The White House proposed a roughly $6.5 billion budget for DOE’s Office of Environmental Management (EM) for the budget year beginning Oct. 1, even as the administration advocated cutting DOE’s overall top line by more than 5 percent to $28 billion.
The last time EM cracked the $6.5-billion mark was in 2010, when DOE and much of the rest of the federal government benefited from extra infrastructure spending in the American Recovery and Reinvestment Act of 2009 — commonly known as the stimulus.
However, the White House’s so-called “skinny budget” did not include the detailed spending breakdown slated to appear with the formal budget request to Congress in May. On Thursday, the administration said only that its spending plan would “advance the Environmental Management program mission of cleaning up the legacy of waste and contamination from energy research and nuclear weapons production, including addressing excess facilities to support modernization of the nuclear security enterprise.”
The head of an advocacy group for communities that host DOE cleanups praised the proposed budget increase for these activities.

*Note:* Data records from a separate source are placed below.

### config.mk
export PLATFORM = sky130hd
export DESIGN_NAME = carbon_sim_ctrl_flat
export DESIGN_NICKNAME = d
export VERILOG_FILES = /design/src/rtl/carbon_sim_ctrl_pkg.sv /design/src/rtl/carbon_sim_ctrl_if.sv /design/src/rtl/carbon_sync_fifo.sv /design/src/rtl/carbon_sim_ctrl.sv /design/src/flat_wrapper.sv
export SDC_FILE = /design/constraint.sdc
export NUM_CORES = 1
export LEC_CHECK = 0
export BUFFER_PORTS_ARGS = -buffer_cell sky130_fd_sc_hd__buf_2
export CORE_MARGIN = 2
export CORE_UTILIZATION = 35
export CTS_CLUSTER_DIAMETER = 100
export CTS_CLUSTER_SIZE = 28
export DETAILED_ROUTE_END_ITERATION = 8
export GPL_TIMING_DRIVEN = 0
export PLACE_DENSITY = 0.6
export SETUP_SLACK_MARGIN = 0.3
export SYNTH_ARGS = -nofsm -noshare
export SYNTH_HDL_FRONTEND = slang
export SYNTH_SLANG_ARGS = --single-unit
### constraint.sdc
create_clock -name clk -period 7.7 [get_ports clk]
set_input_delay 0.77 -clock clk [delete_from_list [all_inputs] [get_ports clk]]
set_output_delay 0.77 -clock clk [all_outputs]
set_load 0.05 [all_outputs]
### src/rtl/carbon_sim_ctrl_pkg.sv
// Shared definitions for the simulation-control I/O target: register offsets,
// power-state encoding and the default power-off magic byte.
package carbon_sim_pkg;

    localparam logic [2:0] SIM_SIG0   = 3'd0;
    localparam logic [2:0] SIM_SIG1   = 3'd1;
    localparam logic [2:0] SIM_SIG2   = 3'd2;
    localparam logic [2:0] SIM_SIG3   = 3'd3;
    localparam logic [2:0] SIM_CTRL   = 3'd4;
    localparam logic [2:0] SIM_CON_TX = 3'd5;
    localparam logic [2:0] SIM_STATUS = 3'd6;

    localparam logic [7:0] SIM_MAGIC_DEFAULT = 8'h5A;

    typedef enum logic [1:0] {
        RUN   = 2'd0,
        DRAIN = 2'd1,
        OFF   = 2'd2
    } sim_pwr_e;

    // Byte lane of the committed signature; lane 0 is bits [7:0].
    function automatic logic [7:0] sig_byte(input logic [31:0] sig, input logic [1:0] idx);
        return sig[idx*8 +: 8];
    endfunction

endpackage

### src/rtl/carbon_sim_ctrl_if.sv
// CPU I/O bus plus console byte stream seen by the simulation-control block.
interface carbon_sim_ctrl_if;
    logic       io_req;
    logic       io_we;
    logic [7:0] io_addr;
    logic [7:0] io_wdata;
    logic [7:0] io_rdata;
    logic       io_ack;
    logic       con_valid;
    logic [7:0] con_data;
    logic       con_ready;

    modport master (
        output io_req, io_we, io_addr, io_wdata, con_ready,
        input  io_rdata, io_ack, con_valid, con_data
    );

    modport slave (
        input  io_req, io_we, io_addr, io_wdata, con_ready,
        output io_rdata, io_ack, con_valid, con_data
    );
endinterface

### src/rtl/carbon_sync_fifo.sv
// Parameterised synchronous FIFO with fall-through head and occupancy count.
module carbon_sync_fifo #(
    parameter int WIDTH = 8,
    parameter int DEPTH = 8,
    localparam int CW = $clog2(DEPTH + 1),
    localparam int PW = (DEPTH > 1) ? $clog2(DEPTH) : 1
) (
    input  logic             clk,
    input  logic             rst,
    input  logic             push,
    input  logic [WIDTH-1:0] wdata,
    input  logic             pop,
    output logic [WIDTH-1:0] rdata,
    output logic             empty,
    output logic             full,
    output logic [CW-1:0]    count
);

    logic [WIDTH-1:0] mem [DEPTH];
    logic [PW-1:0]    wr_ptr;
    logic [PW-1:0]    rd_ptr;
    logic             do_push;
    logic             do_pop;

    function automatic logic [PW-1:0] ptr_inc(input logic [PW-1:0] p);
        return (p == PW'(DEPTH - 1)) ? '0 : p + 1'b1;
    endfunction

    assign empty   = (count == '0);
    assign full    = (count == CW'(DEPTH));
    assign do_pop  = pop && !empty;
    // A pop in the same cycle frees the slot a full FIFO would otherwise refuse.
    assign do_push = push && (!full || do_pop);
    assign rdata   = mem[rd_ptr];

    always_ff @(posedge clk) begin
        if (do_push) mem[wr_ptr] <= wdata;
    end

    always_ff @(posedge clk) begin
        if (rst) begin
            wr_ptr <= '0;
            rd_ptr <= '0;
            count  <= '0;
        end else begin
            if (do_push) wr_ptr <= ptr_inc(wr_ptr);
            if (do_pop)  rd_ptr <= ptr_inc(rd_ptr);
            case ({do_push, do_pop})
                2'b10:   count <= count + 1'b1;
                2'b01:   count <= count - 1'b1;
                default: count <= count;
            endcase
        end
    end

endmodule

### src/rtl/carbon_sim_ctrl.sv
// Simulation-control I/O target: signature commit, console FIFO and a
// power-off request that waits for the console to drain.
module carbon_sim_ctrl
    import carbon_sim_pkg::*;
#(
    parameter logic [7:0] BASE_PORT      = 8'hF0,
    parameter int         CON_DEPTH      = 8,
    parameter logic [7:0] POWEROFF_MAGIC = SIM_MAGIC_DEFAULT
) (
    input  logic              clk,
    input  logic              rst,
    carbon_sim_ctrl_if.slave  bus,
    output logic [31:0]       signature,
    output logic              poweroff
);

    localparam int CW = $clog2(CON_DEPTH + 1);

    sim_pwr_e        pwr, pwr_nxt;
    logic [2:0][7:0] shadow;
    logic            ack;
    logic [7:0]      rdata;
    logic [7:0]      rd_mux;

    logic [7:0]      off_full;
    logic [2:0]      off;
    logic            in_window;
    logic            running;
    logic            push_stall;
    logic            accept;
    logic            wr_acc;

    logic            fifo_push;
    logic            fifo_pop;
    logic [7:0]      fifo_head;
    logic            fifo_empty;
    logic            fifo_full;
    logic [CW-1:0]   fifo_count;
    logic [3:0]      occ;

    // Address decode; the lower-bound test keeps the subtraction from wrapping.
    assign off_full  = bus.io_addr - BASE_PORT;
    assign off       = off_full[2:0];
    assign in_window = (bus.io_addr >= BASE_PORT) && (off_full <= 8'd6);
    assign running   = (pwr == RUN);

    assign fifo_pop   = !fifo_empty && bus.con_ready;
    assign push_stall = bus.io_we && (off == SIM_CON_TX) && running && fifo_full && !fifo_pop;
    assign accept     = bus.io_req && in_window && !ack && !push_stall;
    assign wr_acc     = accept && bus.io_we;
    assign fifo_push  = wr_acc && (off == SIM_CON_TX) && running;
    assign occ        = 4'(fifo_count);

    carbon_sync_fifo #(
        .WIDTH (8),
        .DEPTH (CON_DEPTH)
    ) u_con_fifo (
        .clk   (clk),
        .rst   (rst),
        .push  (fifo_push),
        .wdata (bus.io_wdata),
        .pop   (fifo_pop),
        .rdata (fifo_head),
        .empty (fifo_empty),
        .full  (fifo_full),
        .count (fifo_count)
    );

    always_comb begin
        rd_mux = 8'h00;
        case (off)
            SIM_SIG0, SIM_SIG1, SIM_SIG2, SIM_SIG3:
                rd_mux = sig_byte(signature, off[1:0]);
            SIM_STATUS:
                rd_mux = {occ, poweroff, (pwr == DRAIN), fifo_full, fifo_empty};
            default:
                rd_mux = 8'h00;
        endcase
    end

    always_ff @(posedge clk) begin
        if (rst) begin
            ack       <= 1'b0;
            rdata     <= 8'h00;
            shadow    <= '0;
            signature <= 32'h0;
        end else begin
            ack   <= accept;
            rdata <= (accept && !bus.io_we) ? rd_mux : 8'h00;
            // Signature bytes are frozen once power-off has been requested.
            if (wr_acc && running) begin
                case (off)
                    SIM_SIG0: shadow[0] <= bus.io_wdata;
                    SIM_SIG1: shadow[1] <= bus.io_wdata;
                    SIM_SIG2: shadow[2] <= bus.io_wdata;
                    SIM_SIG3: signature <= {bus.io_wdata, shadow[2], shadow[1], shadow[0]};
                    default:  ;
                endcase
            end
        end
    end

    always_ff @(posedge clk) begin
        if (rst) pwr <= RUN;
        else     pwr <= pwr_nxt;
    end

    always_comb begin
        pwr_nxt = pwr;
        case (pwr)
            RUN:
                if (wr_acc && (off == SIM_CTRL) && (bus.io_wdata == POWEROFF_MAGIC))
                    pwr_nxt = DRAIN;
            DRAIN:
                if (fifo_empty) pwr_nxt = OFF;
            OFF:
                pwr_nxt = OFF;
            default:
                pwr_nxt = RUN;
        endcase
    end

    assign poweroff      = (pwr == OFF);
    assign bus.io_ack    = ack;
    assign bus.io_rdata  = rdata;
    assign bus.con_valid = !fifo_empty;
    assign bus.con_data  = fifo_empty ? 8'h00 : fifo_head;

endmodule

### src/flat_wrapper.sv
// flat-port wrapper written by rule: the top's interface ports become plain ports
module carbon_sim_ctrl_flat import carbon_sim_pkg::*;
#(
    parameter logic [7:0] BASE_PORT      = 8'hF0,
    parameter int         CON_DEPTH      = 8,
    parameter logic [7:0] POWEROFF_MAGIC = SIM_MAGIC_DEFAULT
)
  (clk, rst, signature, poweroff, bus_io_req, bus_io_we, bus_io_addr, bus_io_wdata, bus_con_ready, bus_io_rdata, bus_io_ack, bus_con_valid, bus_con_data);
  carbon_sim_ctrl_if bus_i ();
  input  logic clk;
  input  logic rst;
  output logic [31:0] signature;
  output logic poweroff;
  input wire logic [$bits(bus_i.io_req)-1:0] bus_io_req;
  input wire logic [$bits(bus_i.io_we)-1:0] bus_io_we;
  input wire logic [$bits(bus_i.io_addr)-1:0] bus_io_addr;
  input wire logic [$bits(bus_i.io_wdata)-1:0] bus_io_wdata;
  input wire logic [$bits(bus_i.con_ready)-1:0] bus_con_ready;
  output wire logic [$bits(bus_i.io_rdata)-1:0] bus_io_rdata;
  output wire logic [$bits(bus_i.io_ack)-1:0] bus_io_ack;
  output wire logic [$bits(bus_i.con_valid)-1:0] bus_con_valid;
  output wire logic [$bits(bus_i.con_data)-1:0] bus_con_data;
  assign bus_i.io_req = bus_io_req;
  assign bus_i.io_we = bus_io_we;
  assign bus_i.io_addr = bus_io_addr;
  assign bus_i.io_wdata = bus_io_wdata;
  assign bus_i.con_ready = bus_con_ready;
  assign bus_io_rdata = bus_i.io_rdata;
  assign bus_io_ack = bus_i.io_ack;
  assign bus_con_valid = bus_i.con_valid;
  assign bus_con_data = bus_i.con_data;
  carbon_sim_ctrl #(.BASE_PORT(BASE_PORT), .CON_DEPTH(CON_DEPTH), .POWEROFF_MAGIC(POWEROFF_MAGIC)) u_core (.clk(clk), .rst(rst), .bus(bus_i), .signature(signature), .poweroff(poweroff));
endmodule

“Throughout the transition we heard how EM is a priority and the President’s budget reflects the importance of the program,” Seth Kirshenberg, executive director of the Energy Communities Alliance, said by email Thursday.
As for the White House’s statement regarding addressing excess facilities in the Environmental Management budget, Kirshenberg speculated that perhaps “DOE is identifying that it may move more NNSA [National Nuclear Security Administration] facilities that are no longer being used by NNSA but are currently under the jurisdiction and the budget of NNSA to EM. This is a large budget item that would free up more funds for NNSA while creating more costs for EM.”
The distinguishing feature of the White House’s proposed budget is a $54-billion increase for defense and homeland security spending within the government’s discretionary budget — the part of federal spending that does not include social safety net programs such as Medicare and Medicaid. The discretionary funding cuts would be paid for, under the Trump budget blueprint, by substantial cuts to the State Department, the Agriculture Department and the Environmental Protection Agency.
Within DOE, the proposed budget would slash nearly $3 billion in funding from the Office of the Undersecretary for Science and Energy, which includes fossil fuel and nuclear energy research.
Whether President Donald Trump’s proposals become law is ultimately up to Congress, where lawmakers from both parties quickly made their concerns known about various parts of the plan.
“We will not balance the budget by cutting discretionary spending, which is only 31 percent of spending and is already under control because of earlier budget acts,” Sen. Lamar Alexander (R-Tenn.), chairman of the Senate Appropriations energy and water development committee, said in prepared comments. “Runaway entitlement spending — more than 60 percent of spending — is the real cause of the $20 trillion federal debt.”
“The power of the purse ultimately lies with Congress, and it is Congress that will need to strike the balance between cutting unnecessary programs and protecting vital ones that foster economic growth and increase national security,” Rep. Mike Simpson (R-Idaho), chairman of the House Appropriations energy and water subcommittee, wrote in a prepared statement.